Computation of the fourier transformation of a function with a matrix

Question

I want to compute the Fourier transformation of the following function: \begin{align} f:& \mathbb R^n \rightarrow \mathbb R \\ & x \mapsto \exp(-\left<Ax,x\right>) \end{align} where $A$ is a symmetric and positive definite matrix.

My thoughts so far:

$A$ is symmetric and positive definite, hence there exists an orthogonal matrix $S$, such that $S^{T}DS$ with a diagonal matrix, which contains positive eigenvalues $\lambda_1,\ldots,\lambda_n$. Note that $\det(S)=\pm1$.Then we obtain: \begin{align} \widehat{f}(t) &=\left(\frac{1}{2\pi}\right)^\frac{n}{2}\int_{\mathbb R^n}^ \! e^{-\left<Ay,y\right>}e^{-i\left<y,t\right>} \, \mathrm{d}y \\ &=\left(\frac{1}{2\pi}\right)^\frac{n}{2}\int_{\mathbb R^n}^ \! e^{-y^{T}Ay}e^{-iy^{T}t} \, \mathrm{d}y \\ &=\left(\frac{1}{2\pi}\right)^\frac{n}{2}\int_{\mathbb R^n}^ \! e^{-(Sx)^{T}ASx}e^{-i(Sx)^{T}t} \, \mathrm{d}x\\ &=\left(\frac{1}{2\pi}\right)^\frac{n}{2}\int_{\mathbb R^n}^ \! e^{-x^{T}S^{T}ASx}e^{-ix^{T}S^{T}t} \, \mathrm{d}x\\ &=\left(\frac{1}{2\pi}\right)^\frac{n}{2}\int_{\mathbb R^n}^ \! e^{-x^{T}Dx}e^{-ix^{T}S^{T}t} \, \mathrm{d}x \\ &=\left(\frac{1}{2\pi}\right)^\frac{n}{2}\int_{\mathbb R^n}^ \! e^{-(x_1^2\lambda_1+\cdots+x_n^2\lambda_n)}e^{-ix^{T}S^{T}t} \, \mathrm{d}x \end{align}

I used that $S^{-1}=S^T$ , $A^T=A$ and the substitution $y=Sx$.

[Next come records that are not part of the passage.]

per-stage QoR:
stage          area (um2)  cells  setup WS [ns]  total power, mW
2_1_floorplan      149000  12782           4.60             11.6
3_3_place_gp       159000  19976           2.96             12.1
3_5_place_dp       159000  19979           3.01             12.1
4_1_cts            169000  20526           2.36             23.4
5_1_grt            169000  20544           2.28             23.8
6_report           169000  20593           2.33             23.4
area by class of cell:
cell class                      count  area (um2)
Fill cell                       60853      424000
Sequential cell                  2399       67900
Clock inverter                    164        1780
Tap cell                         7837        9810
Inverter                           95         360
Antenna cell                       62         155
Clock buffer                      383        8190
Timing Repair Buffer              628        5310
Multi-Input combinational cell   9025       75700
Background: an optimization exercise with open tools, aiming at small area, a short achievable clock period and few clock cycles. Do not read the settings as production practice. For this run, only the layout was checked, not whether the RTL still works. Power figures rest on the tool's default switching activity, not on a simulated workload.

==> design/flow/design.v <==
module intcode_core (
    input  wire        clk,
    input  wire        rst,         
    input  wire        cmd_valid,
    output wire        cmd_ready,
    input  wire [3:0]  cmd_op,
    input  wire [15:0] cmd_a,
    input  wire [15:0] cmd_b,
    input  wire [15:0] cmd_c,
    input  wire [15:0] cmd_d,
    output reg         rsp_valid,
    output reg  [2:0]  rsp_code,
    output reg  [31:0] rsp_data
);
    localparam MEM_MAX = 64;
    localparam C_LOAD = 4'd0, C_PATCH = 4'd1, C_RUN = 4'd2, C_RESULT = 4'd3,
               C_PEEK = 4'd4, C_GET = 4'd5, C_SETRANGE = 4'd6, C_SEARCH = 4'd7;
    localparam R_DONE = 3'd0, R_REFUSED = 3'd1, R_HALTED = 3'd2, R_FAULTED = 3'd3,
               R_FOUND = 3'd4, R_NOTFOUND = 3'd5, R_VALUE = 3'd6, R_INVALID = 3'd7;
    localparam ST_RUNNING = 2'd0, ST_HALTED = 2'd1, ST_FAULTED = 2'd2;
    localparam SS_IDLE = 2'd0, SS_SEARCHING = 2'd1, SS_FOUND = 2'd2, SS_NOTFOUND = 2'd3;
    localparam F_BADOP = 3'd1, F_SHORT = 3'd2, F_OOB = 3'd3, F_OVF = 3'd4, F_PATCH = 3'd5;
    reg [15:0] mem  [0:MEM_MAX-1];
    reg [15:0] base [0:MEM_MAX-1];
    reg [6:0]  mem_len, base_len, ip;
    reg [1:0]  state, sstate;
    reg [2:0]  fcause;
    reg [15:0] finfo;
    reg [1:0]  fslot;
    reg [15:0] target, noun, verb, noun_lo, noun_hi, verb_lo, verb_hi;
    reg [22:0] answer;
    reg [31:0] sfcnt;
    reg        ready;        
    reg        loading;      
    reg [6:0]  ld_idx;
    reg        peek_pend;    
    reg        peek_ok;
    reg        run_act;      
    reg        srch;         
    reg        replay;       
    reg        rs_pend;      
    reg        pf_pend;      
    reg        ep;           
    reg        tail_pend;    
    reg        tail_flt;     
    reg [15:0] m0_old;       
    reg [15:0] noun_p, verb_p;   
    reg        vD, mulD;
    reg [5:0]  aD, bD, dD;
    reg [3:0]  ipD;
    reg        vE, eE, mulE;
    reg [15:0] xE, yE;
    reg [5:0]  dE;
    reg [3:0]  ipE;
    reg        vW, eW, ovfW;
    reg [15:0] resW;
    reg [5:0]  dW;
    reg [3:0]  ipW;
    reg        cw_v, cw_base;
    reg [5:0]  cw_a;
    reg [15:0] cw_d;
    assign cmd_ready = ready;
    wire accept = cmd_valid && ready;
    wire cur_E = vE && (eE == ep);
    wire cur_W = vW && (eW == ep);
    wire old_E = vE && (eE != ep);
    wire old_W = vW && (eW != ep);
    wire [3:0]  ipr = ip[5:2];
    wire [15:0] f0 = mem[{ipr, 2'd0}];
    wire [15:0] f1 = mem[{ipr, 2'd1}];
    wire [15:0] f2 = mem[{ipr, 2'd2}];
    wire [15:0] f3 = mem[{ipr, 2'd3}];
    wire        fs0  = ip >= mem_len;
    wire        fhlt = f0 == 16'd99;
    wire        fbad = f0 != 16'd1 && f0 != 16'd2;
    wire        fs3  = ({1'b0, ip} + 8'd3) >= {1'b0, mem_len};
    wire        foa  = f1 >= {9'd0, mem_len};
    wire        fob  = f2 >= {9'd0, mem_len};
    wire        fod  = f3 >= {9'd0, mem_len};
    wire        f_ok = !fs0 && !fhlt && !fbad && !fs3 && !foa && !fob && !fod;
    wire        f_halt = !fs0 && fhlt;
    wire        hitD = vD    && dD[5:2] == ipr;
    wire        hitE = cur_E && dE[5:2] == ipr;
    wire        hitW = cur_W && dW[5:2] == ipr;
    wire        hit0 = (hitD && dD[1:0] == 2'd0) || (hitE && dE[1:0] == 2'd0) ||
                       (hitW && dW[1:0] == 2'd0);
    wire        conflict = hit0 || ((hitD || hitE || hitW) && !fs0 && !fbad);
    wire        kill   = cur_W && ovfW;
    wire        f_go   = run_act && !kill && !conflict;
    wire        f_push = f_go && f_ok;
    wire        f_tok  = f_go && !f_ok && !tail_pend;
    wire        last_verb = (verb == verb_hi);
    wire        last_cand = last_verb && (noun == noun_hi);
    wire        overlap   = srch && !replay && !last_cand;
    wire        spec_h = f_tok && overlap && f_halt;      
    wire        spec_f = f_tok && overlap && !f_halt;     
    wire        f_end  = f_tok && !overlap && !vD && !vE;
    reg [2:0]  fe_cause;
    reg [15:0] fe_info;
    reg [1:0]  fe_slot;
    always @(*) begin
        fe_cause = 3'd0; fe_info = 16'd0; fe_slot = 2'd0;
        if (fs0)       fe_cause = F_SHORT;
        else if (fhlt) fe_cause = 3'd0;
        else if (fbad) begin fe_cause = F_BADOP; fe_info = f0; end
        else if (fs3)  begin fe_cause = F_SHORT; fe_info = {9'd0, mem_len - ip}; end
        else if (foa)  begin fe_cause = F_OOB; fe_info = f1; fe_slot = 2'd1; end
        else if (fob)  begin fe_cause = F_OOB; fe_info = f2; fe_slot = 2'd2; end
        else           begin fe_cause = F_OOB; fe_info = f3; fe_slot = 2'd3; end
    end
    wire [16:0] sum  = {1'b0, xE} + {1'b0, yE};
    wire [31:0] prod = xE * yE;
    wire [15:0] resE = mulE ? prod[15:0] : sum[15:0];
    wire        ovfE = mulE ? (prod[31:16] != 16'd0) : sum[16];
    wire [15:0] rdA = mem[aD];
    wire [15:0] rdB = mem[bD];
    wire [15:0] xR = (cur_E && dE == aD) ? resE : (cur_W && dW == aD) ? resW : rdA;
    wire [15:0] yR = (cur_E && dE == bD) ? resE : (cur_W && dW == bD) ? resW : rdB;
    wire [15:0] noun_nx = last_verb ? noun + 16'd1 : noun;
    wire [15:0] verb_nx = last_verb ? verb_lo : verb + 16'd1;
    wire [15:0] m0  = (cur_W && dW == 6'd0) ? resW : mem[0];
    wire [22:0] ans = noun * 23'd100 + {7'd0, verb};
    wire        t_dec   = tail_pend && !old_E;
    wire        t_flt   = tail_flt || (old_W && ovfW);
    wire [15:0] t_m0    = (old_W && dW == 6'd0) ? resW : m0_old;
    wire        t_found = t_dec && !t_flt && (t_m0 == target);
    wire end_ev  = f_end || (run_act && kill);
    wire dec     = srch && (end_ev || pf_pend || spec_f);
    wire halted  = f_end && f_halt;
    wire found   = halted && (m0 == target);
    wire advance = spec_h || (dec && !found && !last_cand);
    wire restore = rs_pend || advance || t_found;
    wire [15:0] p_n = rs_pend ? noun : t_found ? noun_p : noun_nx;
    wire [15:0] p_v = rs_pend ? verb : t_found ? verb_p : verb_nx;
    wire [15:0] r1 = (base_len > 7'd1) ? p_n : base[1];
    wire [15:0] r2 = (base_len > 7'd2) ? p_v : base[2];
    wire [15:0] r3 = base[3];
    wire        r_ok = (base_len > 7'd3) && (base[0] == 16'd1 || base[0] == 16'd2) &&
                       (r1 < {9'd0, base_len}) && (r2 < {9'd0, base_len}) &&
                       (r3 < {9'd0, base_len});
    reg [31:0] get_val;
    always @(*) begin
        case (cmd_a)
            16'd0:  get_val = {25'd0, mem_len};
            16'd1:  get_val = {25'd0, ip};
            16'd2:  get_val = {30'd0, state};
            16'd3:  get_val = {29'd0, fcause};
            16'd4:  get_val = {16'd0, finfo};
            16'd5:  get_val = {30'd0, fslot};
            16'd6:  get_val = {25'd0, base_len};
            16'd7:  get_val = {16'd0, target};
            16'd8:  get_val = {16'd0, noun};
            16'd9:  get_val = {16'd0, verb};
            16'd10: get_val = {16'd0, noun_lo};
            16'd11: get_val = {16'd0, noun_hi};
            16'd12: get_val = {16'd0, verb_lo};
            16'd13: get_val = {16'd0, verb_hi};
            16'd14: get_val = {30'd0, sstate};
            16'd15: get_val = {9'd0, answer};
            16'd16: get_val = sfcnt;
            default: get_val = 32'd0;
        endcase
    end
    wire        we    = cw_v || (cur_W && !ovfW);
    wire [5:0]  waddr = cw_v ? cw_a : dW;
    wire [15:0] wdata = cw_v ? cw_d : resW;
    integer i;
    always @(posedge clk) begin
        for (i = 0; i < MEM_MAX; i = i + 1) begin
            if (restore) begin
                if (i == 1 && base_len > 7'd1)      mem[i] <= p_n;
                else if (i == 2 && base_len > 7'd2) mem[i] <= p_v;
                else                                mem[i] <= base[i];
            end else if (we && waddr == i)
                mem[i] <= wdata;
        end
        if (cw_v && cw_base)
            base[cw_a] <= cw_d;
    end
    task automatic respond(input [2:0] code, input [31:0] data);
        begin
            rsp_valid <= 1'b1;
            rsp_code  <= code;
            rsp_data  <= data;
        end
    endtask
    always @(posedge clk) begin
        if (restore) begin
            mulD <= base[0][1];
            aD   <= r1[5:0];
            bD   <= r2[5:0];
            dD   <= r3[5:0];
            ipD  <= 4'd0;
        end else begin
            mulD <= f0[1];
            aD   <= f1[5:0];
            bD   <= f2[5:0];
            dD   <= f3[5:0];
            ipD  <= ipr;
        end
        mulE <= mulD;
        xE   <= xR;
        yE   <= yR;
        dE   <= dD;
        ipE  <= ipD;
        eE   <= ep;
        resW <= resE;
        ovfW <= ovfE;
        dW   <= dE;
        ipW  <= ipE;
        eW   <= eE;
        if (accept && !loading && cmd_op == C_PEEK)
            aD <= cmd_a[5:0];
        cw_base <= loading;
        cw_a    <= loading ? ld_idx[5:0] : cmd_a[5:0];
        cw_d    <= loading ? cmd_a : cmd_b;
        if (rst) begin
            ready     <= 1'b1;
            loading   <= 1'b0;
            ld_idx    <= 7'd0;
            peek_pend <= 1'b0;
            peek_ok   <= 1'b0;
            run_act   <= 1'b0;
            srch      <= 1'b0;
            replay    <= 1'b0;
            rs_pend   <= 1'b0;
            pf_pend   <= 1'b0;
            ep        <= 1'b0;
            tail_pend <= 1'b0;
            tail_flt  <= 1'b0;
            m0_old    <= 16'd0;
            noun_p    <= 16'd0;
            verb_p    <= 16'd0;
            vD        <= 1'b0;
            vE        <= 1'b0;
            vW        <= 1'b0;
            cw_v      <= 1'b0;
            rsp_valid <= 1'b0;
            rsp_code  <= R_DONE;
            rsp_data  <= 32'd0;
            mem_len   <= 7'd0;
            base_len  <= 7'd0;
            ip        <= 7'd0;
            state     <= ST_RUNNING;
            fcause    <= 3'd0;
            finfo     <= 16'd0;
            fslot     <= 2'd0;
            target    <= 16'd0;
            noun      <= 16'd0;
            verb      <= 16'd0;
            noun_lo   <= 16'd0;
            noun_hi   <= 16'd99;
            verb_lo   <= 16'd0;
            verb_hi   <= 16'd99;
            sstate    <= SS_IDLE;
            answer    <= 23'd0;
            sfcnt     <= 32'd0;
        end else begin
            rsp_valid <= 1'b0;
            cw_v      <= 1'b0;
            rs_pend   <= 1'b0;
            pf_pend   <= 1'b0;
            if (accept && loading) begin
                cw_v    <= 1'b1;
                ld_idx  <= ld_idx + 7'd1;
                if (ld_idx + 7'd1 == mem_len) begin
                    loading <= 1'b0;
                    respond(R_DONE, 32'd0);
                end
            end else if (accept) begin
                case (cmd_op)
                    C_LOAD:
                        if (cmd_a > MEM_MAX) respond(R_REFUSED, 32'd0);
                        else begin
                            mem_len  <= cmd_a[6:0];
                            base_len <= cmd_a[6:0];
                            ip       <= 7'd0;
                            state    <= ST_RUNNING;
                            fcause   <= 3'd0;
                            finfo    <= 16'd0;
                            fslot    <= 2'd0;
                            sstate   <= SS_IDLE;
                            target   <= 16'd0;
                            noun     <= 16'd0;
                            verb     <= 16'd0;
                            answer   <= 23'd0;
                            sfcnt    <= 32'd0;
                            ld_idx   <= 7'd0;
                            if (cmd_a == 16'd0) respond(R_DONE, 32'd0);
                            else loading <= 1'b1;
                        end
                    C_PATCH:
                        if (state != ST_RUNNING) respond(R_REFUSED, 32'd0);
                        else if (cmd_a >= {9'd0, mem_len}) begin
                            state  <= ST_FAULTED;
                            fcause <= F_PATCH;
                            finfo  <= cmd_a;
                            fslot  <= 2'd0;
                            respond(R_FAULTED, 32'd0);
                        end else begin
                            cw_v    <= 1'b1;
                            respond(R_DONE, 32'd0);
                        end
                    C_RUN:
                        if (state != ST_RUNNING) respond(R_REFUSED, 32'd0);
                        else begin
                            ready   <= 1'b0;
                            srch    <= 1'b0;
                            run_act <= 1'b1;
                        end
                    C_RESULT:
                        if (state == ST_HALTED) respond(R_VALUE, {16'd0, mem[0]});
                        else respond(R_INVALID, 32'd0);
                    C_PEEK: begin
                        ready     <= 1'b0;
                        peek_pend <= 1'b1;
                        peek_ok   <= cmd_a < {9'd0, mem_len};
                    end
                    C_GET:
                        respond(R_VALUE, get_val);
                    C_SETRANGE: begin
                        noun_lo <= cmd_a;
                        noun_hi <= cmd_b;
                        verb_lo <= cmd_c;
                        verb_hi <= cmd_d;
                        respond(R_DONE, 32'd0);
                    end
                    C_SEARCH: begin
                        target <= cmd_a;
                        answer <= 23'd0;
                        sfcnt  <= 32'd0;
                        if (noun_lo > noun_hi || verb_lo > verb_hi) begin
                            sstate <= SS_NOTFOUND;
                            respond(R_NOTFOUND, 32'd0);
                        end else begin
                            ready   <= 1'b0;
                            sstate  <= SS_SEARCHING;
                            srch    <= 1'b1;
                            replay  <= 1'b0;
                            noun    <= noun_lo;
                            verb    <= verb_lo;
                            rs_pend <= 1'b1;
                        end
                    end
                    default: respond(R_REFUSED, 32'd0);
                endcase
            end
            if (peek_pend) begin
                peek_pend <= 1'b0;
                ready     <= 1'b1;
                if (peek_ok) respond(R_VALUE, {16'd0, rdA});
                else respond(R_REFUSED, 32'd0);
            end
            vD <= f_push;
            vE <= vD && !kill;
            vW <= vE && !kill;
            if (f_push) ip <= ip + 7'd4;
            if (kill && run_act) begin
                run_act <= 1'b0;
                ip      <= {1'b0, ipW, 2'd0};
                state   <= ST_FAULTED;
                fcause  <= F_OVF;
                finfo   <= 16'd0;
                fslot   <= 2'd0;
            end
            if (f_end) begin
                run_act <= 1'b0;
                state   <= f_halt ? ST_HALTED : ST_FAULTED;
                fcause  <= fe_cause;
                finfo   <= fe_info;
                fslot   <= fe_slot;
            end
            if (end_ev && !srch) begin
                ready <= 1'b1;
                respond(halted ? R_HALTED : R_FAULTED, 32'd0);
            end
            if (tail_pend && old_W) begin
                if (ovfW) tail_flt <= 1'b1;
                else if (dW == 6'd0) m0_old <= resW;
            end
            if (t_dec) begin
                tail_pend <= 1'b0;
                if (!t_found && t_flt) sfcnt <= sfcnt + 32'd1;
            end
            if (dec) begin
                replay <= 1'b0;
                if (found) begin
                    answer <= ans;
                    sstate <= SS_FOUND;
                    srch   <= 1'b0;
                    ready  <= 1'b1;
                    respond(R_FOUND, {9'd0, ans});
                end else begin
                    if (!halted) sfcnt <= sfcnt + 32'd1;
                    if (last_cand) begin
                        sstate <= SS_NOTFOUND;
                        srch   <= 1'b0;
                        ready  <= 1'b1;
                        respond(R_NOTFOUND, 32'd0);
                    end
                end
            end
            if (spec_h) begin
                tail_pend <= 1'b1;
                tail_flt  <= 1'b0;
                m0_old    <= m0;
            end
            if (advance) begin
                noun_p <= noun;
                verb_p <= verb;
                noun   <= noun_nx;
                verb   <= verb_nx;
            end
            if (t_found) begin
                noun   <= noun_p;
                verb   <= verb_p;
                replay <= 1'b1;
            end
            if (restore) begin
                ep      <= !ep;
                vD      <= 1'b0;
                vE      <= spec_h && vD;
                vW      <= spec_h && vE;
                mem_len <= base_len;
                ip      <= 7'd0;
                fslot   <= 2'd0;
                if (base_len <= 7'd1) begin
                    state   <= ST_FAULTED;
                    fcause  <= F_PATCH;
                    finfo   <= 16'd1;
                    pf_pend <= 1'b1;
                    run_act <= 1'b0;
                end else if (base_len <= 7'd2) begin
                    state   <= ST_FAULTED;
                    fcause  <= F_PATCH;
                    finfo   <= 16'd2;
                    pf_pend <= 1'b1;
                    run_act <= 1'b0;
                end else begin
                    state   <= ST_RUNNING;
                    fcause  <= 3'd0;
                    finfo   <= 16'd0;
                    run_act <= 1'b1;
                    if (r_ok) begin
                        vD <= 1'b1;
                        ip <= 7'd4;
                    end
                end
            end
        end
    end
endmodule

But I don't have any idea how I should continue. I don't think that I am finished.

Answer 1

What about this?:

\begin{align} \\ &=\left(\frac{1}{2\pi}\right)^\frac{n}{2}\int_{\mathbb R^n}^ \! e^{-(x_1^2\lambda_1+\cdots+x_n^2\lambda_n)}e^{-i<t,Sx>} \, \mathrm{d}x \\&=\left(\frac{1}{2\pi}\right)^\frac{n}{2}\int_{\mathbb R^n}^ \! \prod_{j=1}^{n}e^{-\lambda_jx_j^2}\prod_{j=1}^{n}e^{-i((S^{T}t)_jx_j)} \, \mathrm{d}x \\&=\left(\frac{1}{2\pi}\right)^\frac{n}{2}\prod_{j=1}^{n}\int_{\mathbb R}^ \! e^{-\lambda_jx_j^2}e^{-i((S^{T}t)_jx)_j} \, \mathrm{d}x_j \\&=\prod_{j=1}^{n}[F(e^{-\lambda_j(.)^2})]({({S^{T}t})_j}) \end{align}

Where F is the map: $F:f\rightarrow \hat{f}$ , which maps a function to its Fouriertransformation.

I am open for any other suggestions including a continuation of my way.

Answer 2

Can I do $\mathbb{R}^{2}$ and you do $\mathbb{R}^{n}$? Since $\mathbf{A}$ is symmetric and positive definite, there exists an orthonormal basis for $\mathbb{R}^{2}$ such that $\mathbf{A} = \begin{pmatrix} \lambda_{1} & 0 \\ 0 & \lambda_{2} \end{pmatrix}$. Rotate the coordinate system so the positive $x$-axis points in the same direction as the eigenvector corresponding to $\lambda_{1}$, and the $y$-axis points in the same direction as the eigenvector corresponding to $\lambda_{2}$. Then \begin{align} \hat{f}(z_1, z_2) &= \frac{1}{2\pi}\int_{-\infty}^{\infty} \int_{-\infty}^{\infty} \exp\left(-\lambda_{1}x^{2} -\lambda_2 y^{2} -ixz_1 -iyz_2 \right) \mathrm{d}x \mathrm{d}y \\ &=\frac{1}{2\pi}\int_{-\infty}^{\infty}\exp\left(-\lambda_{1}x^{2} -ixz_1 \right) \mathrm{d}x \int_{-\infty}^{\infty} \exp\left( -\lambda_2 y^{2} -iyz_2 \right) \mathrm{d}y \end{align} These integrals can be computed by completing the square, but everyone knows you just ask Wolfram alpha to compute them (their convergence is guaranteed by $\lambda_{i} > 0$). Then \begin{align} \hat{f}(z_{1}, z_{2}) &= \frac{1}{2\pi}\left(\frac{\sqrt{\pi}\exp(-z_{1}^{2}/4\lambda_{1}^{2})}{\sqrt{\lambda_{1}}} \right) \left(\frac{\sqrt{\pi}\exp(-z_{2}^{2}/4\lambda_{2}^{2})}{\sqrt{\lambda_{2}}} \right)\\ &= \frac{1}{2}\left(\frac{\exp\left(-\frac{1}{4}\left(z_{1}^{2}/\lambda_{1}^{2} + z_{2}^{2}/\lambda_{2}^{2}\right) \right)}{\sqrt{\lambda_{1}\lambda_{2}}} \right) \end{align} I think your final answer will involve a $\sqrt{\det(\mathbf{A})}$, but we can't be sure yet.

Note that $(z_{1}, z_{2})$ is in the basis such that $\mathbf{A}$ is diagonal. You'll need to rotate back to the original coordinate system at the end.